Consciência negra - Todo dia é dia

O Dia Nacional da Consciência Negra foi escolhido 20 de novembro em homenagem a Zumbi, líder do Quilombo dos Palmares, que morreu nesta data, no ano de 1695.

Zumbi representou a luta do negro contra a escravidão no período do Brasil-Colônia e morreu em combate, defendendo a população de seu quilombo – local que abrigava escravos fugitivos.

Celebrada desde 2003, a partir de uma lei que também instituiu o ensino de história e da cultura afro-brasileira nas escolas, a data visa valorizar a história dos negros, assim como suas lutas e conquistas.
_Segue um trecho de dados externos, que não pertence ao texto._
### config.mk
export PLATFORM = sky130hd
export DESIGN_NAME = mem_port_ctrl
export DESIGN_NICKNAME = d
export VERILOG_FILES = /design/src/rtl/mem_port_ctrl.sv
export SDC_FILE = /design/constraint.sdc
export NUM_CORES = 1
export LEC_CHECK = 0
export ABC_AREA = 1
export CAP_MARGIN = 40
export CORE_ASPECT_RATIO = 0.8
export CORE_MARGIN = 5
export CORE_UTILIZATION = 46
export DETAILED_ROUTE_END_ITERATION = 16
export GPL_TIMING_DRIVEN = 1
export PLACE_DENSITY = 0.88
export RECOVER_POWER = 100
export REMOVE_ABC_BUFFERS = 1
export SLEW_MARGIN = 25
export SYNTH_ARGS = -nofsm -noshare
export SYNTH_HDL_FRONTEND = slang
export SYNTH_SLANG_ARGS = --single-unit
### constraint.sdc
create_clock -name clk -period 2.7 [get_ports clk]
set_input_delay 0.27 -clock clk [delete_from_list [all_inputs] [get_ports clk]]
set_output_delay 0.27 -clock clk [all_outputs]
set_load 0.1 [all_outputs]
[src/rtl/ppb_initiator.sv]
// ppb_initiator: probe-bus master that frames header, ID check, input shift-out, output capture and commit
module ppb_initiator #(
  parameter int          INPUT_BLOCKS  = 20,
  parameter int          OUTPUT_BLOCKS = 40,
  parameter int          CLK_DIV       = 4,
  parameter logic [22:0] PROJECT_ID    = 23'h31c748
) (
  input  logic                       clk,
  input  logic                       rst,
  input  logic                       start,
  input  logic [3*INPUT_BLOCKS-1:0]  in_data,
  output logic                       busy,
  output logic                       done,
  output logic                       id_ok,
  output logic [3*OUTPUT_BLOCKS-1:0] out_data,
  output logic                       pmod_bus_clk,
  output logic                       pmod_bus_control,
  output logic [2:0]                 pmod_bus_poti,
  input  logic [2:0]                 pmod_bus_pito
);
  localparam int M1   = INPUT_BLOCKS > 8 ? INPUT_BLOCKS : 8;
  localparam int PMAX = OUTPUT_BLOCKS > M1 ? OUTPUT_BLOCKS : M1;
  localparam int PW   = $clog2(PMAX + 1);
  localparam int HW   = $clog2(CLK_DIV) + 1;
  typedef enum logic [2:0] {IDLE, HDR, ID, TX, RX, END, FIN, ABORT} state_t;
  state_t                     state;
  logic [HW-1:0]              h;
  logic [PW-1:0]              p;
  logic [3*INPUT_BLOCKS-1:0]  sr;
  logic [3*OUTPUT_BLOCKS-1:0] stage;
  logic [23:0]                id_reg;
  logic [2:0]                 sync1, sync2;
  logic                       last_low, last_half, p_last, id_match;
  always_comb begin
    last_low  = h == HW'(CLK_DIV - 1);
    last_half = h == HW'(2 * CLK_DIV - 1);
    p_last    = state == ID ? p == PW'(7) :
                state == TX ? p == PW'(INPUT_BLOCKS - 1) :
                state == RX ? p == PW'(OUTPUT_BLOCKS - 1) : 1'b1;
    id_match  = id_reg == {1'b0, PROJECT_ID};
  end
  // h spans a whole bus period: low half first, high half second
  always_ff @(posedge clk or negedge rst) begin
    if (!rst) begin
      state            <= IDLE;
      h                <= '0;
      p                <= '0;
      sr               <= '0;
      stage            <= '0;
      id_reg           <= '0;
      sync1            <= '0;
      sync2            <= '0;
      busy             <= 1'b0;
      done             <= 1'b0;
      id_ok            <= 1'b0;
      out_data         <= '0;
      pmod_bus_clk     <= 1'b0;
      pmod_bus_control <= 1'b0;
      pmod_bus_poti    <= '0;
    end else begin
      sync1 <= pmod_bus_pito;
      sync2 <= sync1;
      done  <= 1'b0;
      case (state)
        IDLE: if (start) begin
          sr               <= in_data;
          busy             <= 1'b1;
          state            <= HDR;
          h                <= '0;
          p                <= '0;
          pmod_bus_control <= 1'b1;
          pmod_bus_poti    <= 3'b101;
        end
        FIN, ABORT: state <= IDLE;
        default: begin
          h            <= last_half ? '0 : h + 1'b1;
          pmod_bus_clk <= last_low ? 1'b1 : last_half ? 1'b0 : pmod_bus_clk;
          if (last_low && state == ID) id_reg <= {id_reg[20:0], sync2};
          if (last_low && state == RX) stage <= {sync2, stage[3*OUTPUT_BLOCKS-1:3]};
          if (last_half) begin
            p <= p_last ? '0 : p + 1'b1;
            case (state)
              HDR: begin
                state            <= ID;
                pmod_bus_control <= 1'b0;
                pmod_bus_poti    <= '0;
              end
              ID: if (p_last) begin
                if (id_match) begin
                  state         <= TX;
                  pmod_bus_poti <= sr[2:0];
                  sr            <= sr >> 3;
                end else begin
                  state <= ABORT;
                  done  <= 1'b1;
                  busy  <= 1'b0;
                  id_ok <= 1'b0;
                end
              end
              TX: begin
                pmod_bus_poti <= p_last ? 3'b000 : sr[2:0];
                sr            <= sr >> 3;
                if (p_last) state <= RX;
              end
              RX: if (p_last) begin
                state            <= END;
                pmod_bus_control <= 1'b1;
                pmod_bus_poti    <= 3'b010;
              end
              END: begin
                state            <= FIN;
                pmod_bus_control <= 1'b0;
                pmod_bus_poti    <= '0;
                done             <= 1'b1;
                busy             <= 1'b0;
                id_ok            <= 1'b1;
                out_data         <= stage;
              end
              default: ;
            endcase
          end
        end
      endcase
    end
  end
endmodule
No entanto, apesar da luta de Zumbi, da abolição da escravatura em 1888 e de outros avanços como a lei contra o racismo ou a lei de cotas, infelizmente, a população negra ainda vive o que se pode chamar de escravidão moderna em muitas situações.

De acordo com pesquisa elaborada pelo Instituto Locomotiva, por exemplo, entre brancos acima de 25 anos, 18% têm ensino superior, com renda média de R$ 6.702. Já entre os negros, apenas 6% têm graduação, e a renda média é de R$ 4.810.

Essa diferença piora quando entra a questão de gênero. A pesquisa aponta que entre as mulheres brancas com ensino superior (21%), a renda média é de R$ 3.981. Já entre as mulheres negras, apenas 9% têm diploma, com a menor renda média (R$ 2.918).

Ora, se o emprego formal e o valor do salário já eram mais baixos para os negros, o que poderá acontecer agora, após a reforma trabalhista? A precarização do trabalho será geral, mas, obviamente, atingirá de forma mais brutal quem já sofre discriminações. 

Outro exemplo de retrocesso é a suspensão pelo governo das titulações de áreas quilombolas, uma ameaça de perda de garantias, de moradia e, principalmente, da dignidade dessa população.

Séculos depois da luta do líder do Quilombo dos Palmares, a busca pela inserção da população negra no mercado de trabalho de forma igualitária e pelo fim de qualquer tipo de racismo e preconceito continua e é diária. Os tempos mudaram, a tecnologia avançou, novas situações se criaram, mas a diferença ainda existe.
Por tudo isso, espera-se que essa data promova – e mantenha – a reflexão e a consciência humana sobre a importância do povo africano na formação da cultura nacional, nas áreas social, econômica e política do Brasil.